Alice Ball’s work directly impacted the eight thousand people that were diagnosed with leprosy and taken out of their homes. Because of her research patients were no longer exiled to Kalaupapa, Molokai; instead they were able to be treated out of their own homes. Families no longer had to hold funerals for their loved ones before they were exiled because there was no cure, and they had Alice Ball to thank for this.

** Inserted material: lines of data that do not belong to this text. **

==> src/rtl/ds_pkt_gen.sv <==
// Packet traffic source for the NAP tx data stream.
// Define DS_PKT_GEN_THROTTLE_EN for LFSR-driven beat throttling.
module ds_pkt_gen #(
  parameter int DATA_WIDTH = 256,
  parameter int ADDR_WIDTH = 4
) (
  input  logic                  i_clk,
  input  logic                  i_reset,
  input  logic                  i_start,
  input  logic                  i_stop,
  input  logic [15:0]           i_num_pkts,
  input  logic [7:0]            i_pkt_len,
  input  logic [ADDR_WIDTH-1:0] i_dest,
  output logic                  o_valid,
  output logic                  o_sop,
  output logic                  o_eop,
  output logic [DATA_WIDTH-1:0] o_data,
  output logic [ADDR_WIDTH-1:0] o_addr,
  input  logic                  i_ready,
  output logic                  o_busy,
  output logic                  o_done,
  output logic [31:0]           o_pkt_count
);

  localparam int LANES = DATA_WIDTH / 32;

  typedef enum logic [1:0] {
    IDLE,
    SEND,
    DONE
  } state_t;

  state_t                r_state;
  logic                  r_valid;
  logic                  r_sop;
  logic                  r_eop;
  logic [DATA_WIDTH-1:0] r_data;
  logic [ADDR_WIDTH-1:0] r_addr;
  logic                  r_busy;
  logic                  r_done;
  logic [31:0]           r_pkt_count;
  logic [31:0]           r_beat_ctr;
  logic [7:0]            r_beat_idx;
  logic [7:0]            r_len;
  logic [15:0]           r_num_pkts;
  logic                  r_stop_pend;

  logic [7:0]            w_len_in;
  logic                  w_accept;
  logic [31:0]           w_ctr_n;
  logic [7:0]            w_idx_n;
  logic                  w_stop;
  logic                  w_last;
  logic                  w_go;

  function automatic logic [DATA_WIDTH-1:0] f_pat(
    input logic [31:0] base
  );
    logic [DATA_WIDTH-1:0] d;
    d = '0;
    for (int k = 0; k < LANES; k++) begin
      d[k*32 +: 32] = base + 32'(k);
    end
    return d;
  endfunction

  assign w_len_in = (i_pkt_len == 8'd0) ? 8'd1 : i_pkt_len;
  assign w_accept = r_valid & i_ready;
  assign w_ctr_n  = r_beat_ctr + 32'd1;
  assign w_idx_n  = r_eop ? 8'd0 : r_beat_idx + 8'd1;
  assign w_stop   = r_stop_pend | i_stop;
  assign w_last   = (r_num_pkts != 16'd0) &&
                    (r_pkt_count + 32'd1 == {16'd0, r_num_pkts});

`ifdef DS_PKT_GEN_THROTTLE_EN
  logic [15:0] r_lfsr;
  logic        w_fb;

  assign w_fb = r_lfsr[15] ^ r_lfsr[13] ^ r_lfsr[12] ^ r_lfsr[10];
  assign w_go = ~r_lfsr[0];

  always_ff @(posedge i_clk or posedge i_reset) begin
    if (i_reset) begin
      r_lfsr <= 16'hACE1;
    end else if (i_start && r_state != SEND) begin
      r_lfsr <= 16'hACE1;
    end else begin
      r_lfsr <= {r_lfsr[14:0], w_fb};
    end
  end
`else
  assign w_go = 1'b1;
`endif

  always_ff @(posedge i_clk or posedge i_reset) begin
    if (i_reset) begin
      r_state     <= IDLE;
      r_valid     <= 1'b0;
      r_sop       <= 1'b0;
      r_eop       <= 1'b0;
      r_data      <= '0;
      r_addr      <= '0;
      r_busy      <= 1'b0;
      r_done      <= 1'b0;
      r_pkt_count <= 32'd0;
      r_beat_ctr  <= 32'd0;
      r_beat_idx  <= 8'd0;
      r_len       <= 8'd1;
      r_num_pkts  <= 16'd0;
      r_stop_pend <= 1'b0;
    end else begin
      unique case (r_state)
        IDLE, DONE: begin
          if (i_start) begin
            r_state     <= SEND;
            r_num_pkts  <= i_num_pkts;
            r_len       <= w_len_in;
            r_addr      <= i_dest;
            r_pkt_count <= 32'd0;
            r_beat_idx  <= 8'd0;
            r_stop_pend <= 1'b0;
            r_done      <= 1'b0;
            r_busy      <= 1'b1;
            r_valid     <= w_go;
            r_sop       <= 1'b1;
            r_eop       <= (w_len_in == 8'd1);
            r_data      <= f_pat(r_beat_ctr);
          end
        end
        SEND: begin
          if (i_stop) r_stop_pend <= 1'b1;
          if (w_accept) begin
            r_beat_ctr <= w_ctr_n;
            if (r_eop) r_pkt_count <= r_pkt_count + 32'd1;
            if (r_eop && (w_last || w_stop)) begin
              r_state <= DONE;
              r_valid <= 1'b0;
              r_sop   <= 1'b0;
              r_eop   <= 1'b0;
              r_busy  <= 1'b0;
              r_done  <= 1'b1;
            end else begin
              // next beat is staged even while throttled
              r_valid    <= w_go;
              r_beat_idx <= w_idx_n;
              r_sop      <= (w_idx_n == 8'd0);
              r_eop      <= (w_idx_n == r_len - 8'd1);
              r_data     <= f_pat(w_ctr_n);
            end
          end else if (!r_valid) begin
            if (r_beat_idx == 8'd0 && w_stop) begin
              r_state <= DONE;
              r_sop   <= 1'b0;
              r_eop   <= 1'b0;
              r_busy  <= 1'b0;
              r_done  <= 1'b1;
            end else if (w_go) begin
              r_valid <= 1'b1;
            end
          end
        end
        default: r_state <= IDLE;
      endcase
    end
  end

  assign o_valid     = r_valid;
  assign o_sop       = r_sop;
  assign o_eop       = r_eop;
  assign o_data      = r_data;
  assign o_addr      = r_addr;
  assign o_busy      = r_busy;
  assign o_done      = r_done;
  assign o_pkt_count = r_pkt_count;

endmodule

Although her research career was short, Ball introduced a new treatment of Hansen’s disease which continued to be used until the 1940s. The University of Hawaii did not recognize her work for nearly ninety years. In 2000, the university finally honored Ball by dedicating a plaque to her on the school’s lone chaulmoogra tree behind Bachman Hall. On the same day, the former Lieutenant Governor of Hawaii, Mazie Hirono, declared February 29 “Alice Ball Day” which is now celebrated every four years. More recently, Ball was honored by the University of Hawaii Board of Regents with a Medal of Distinction in 2007 by mounting a plaque in her honor on the only chaulmoogra tree on the campus. In March 2016, Hawai’i Magazine ranked Ball in a list of the most influential women in Hawaiian history.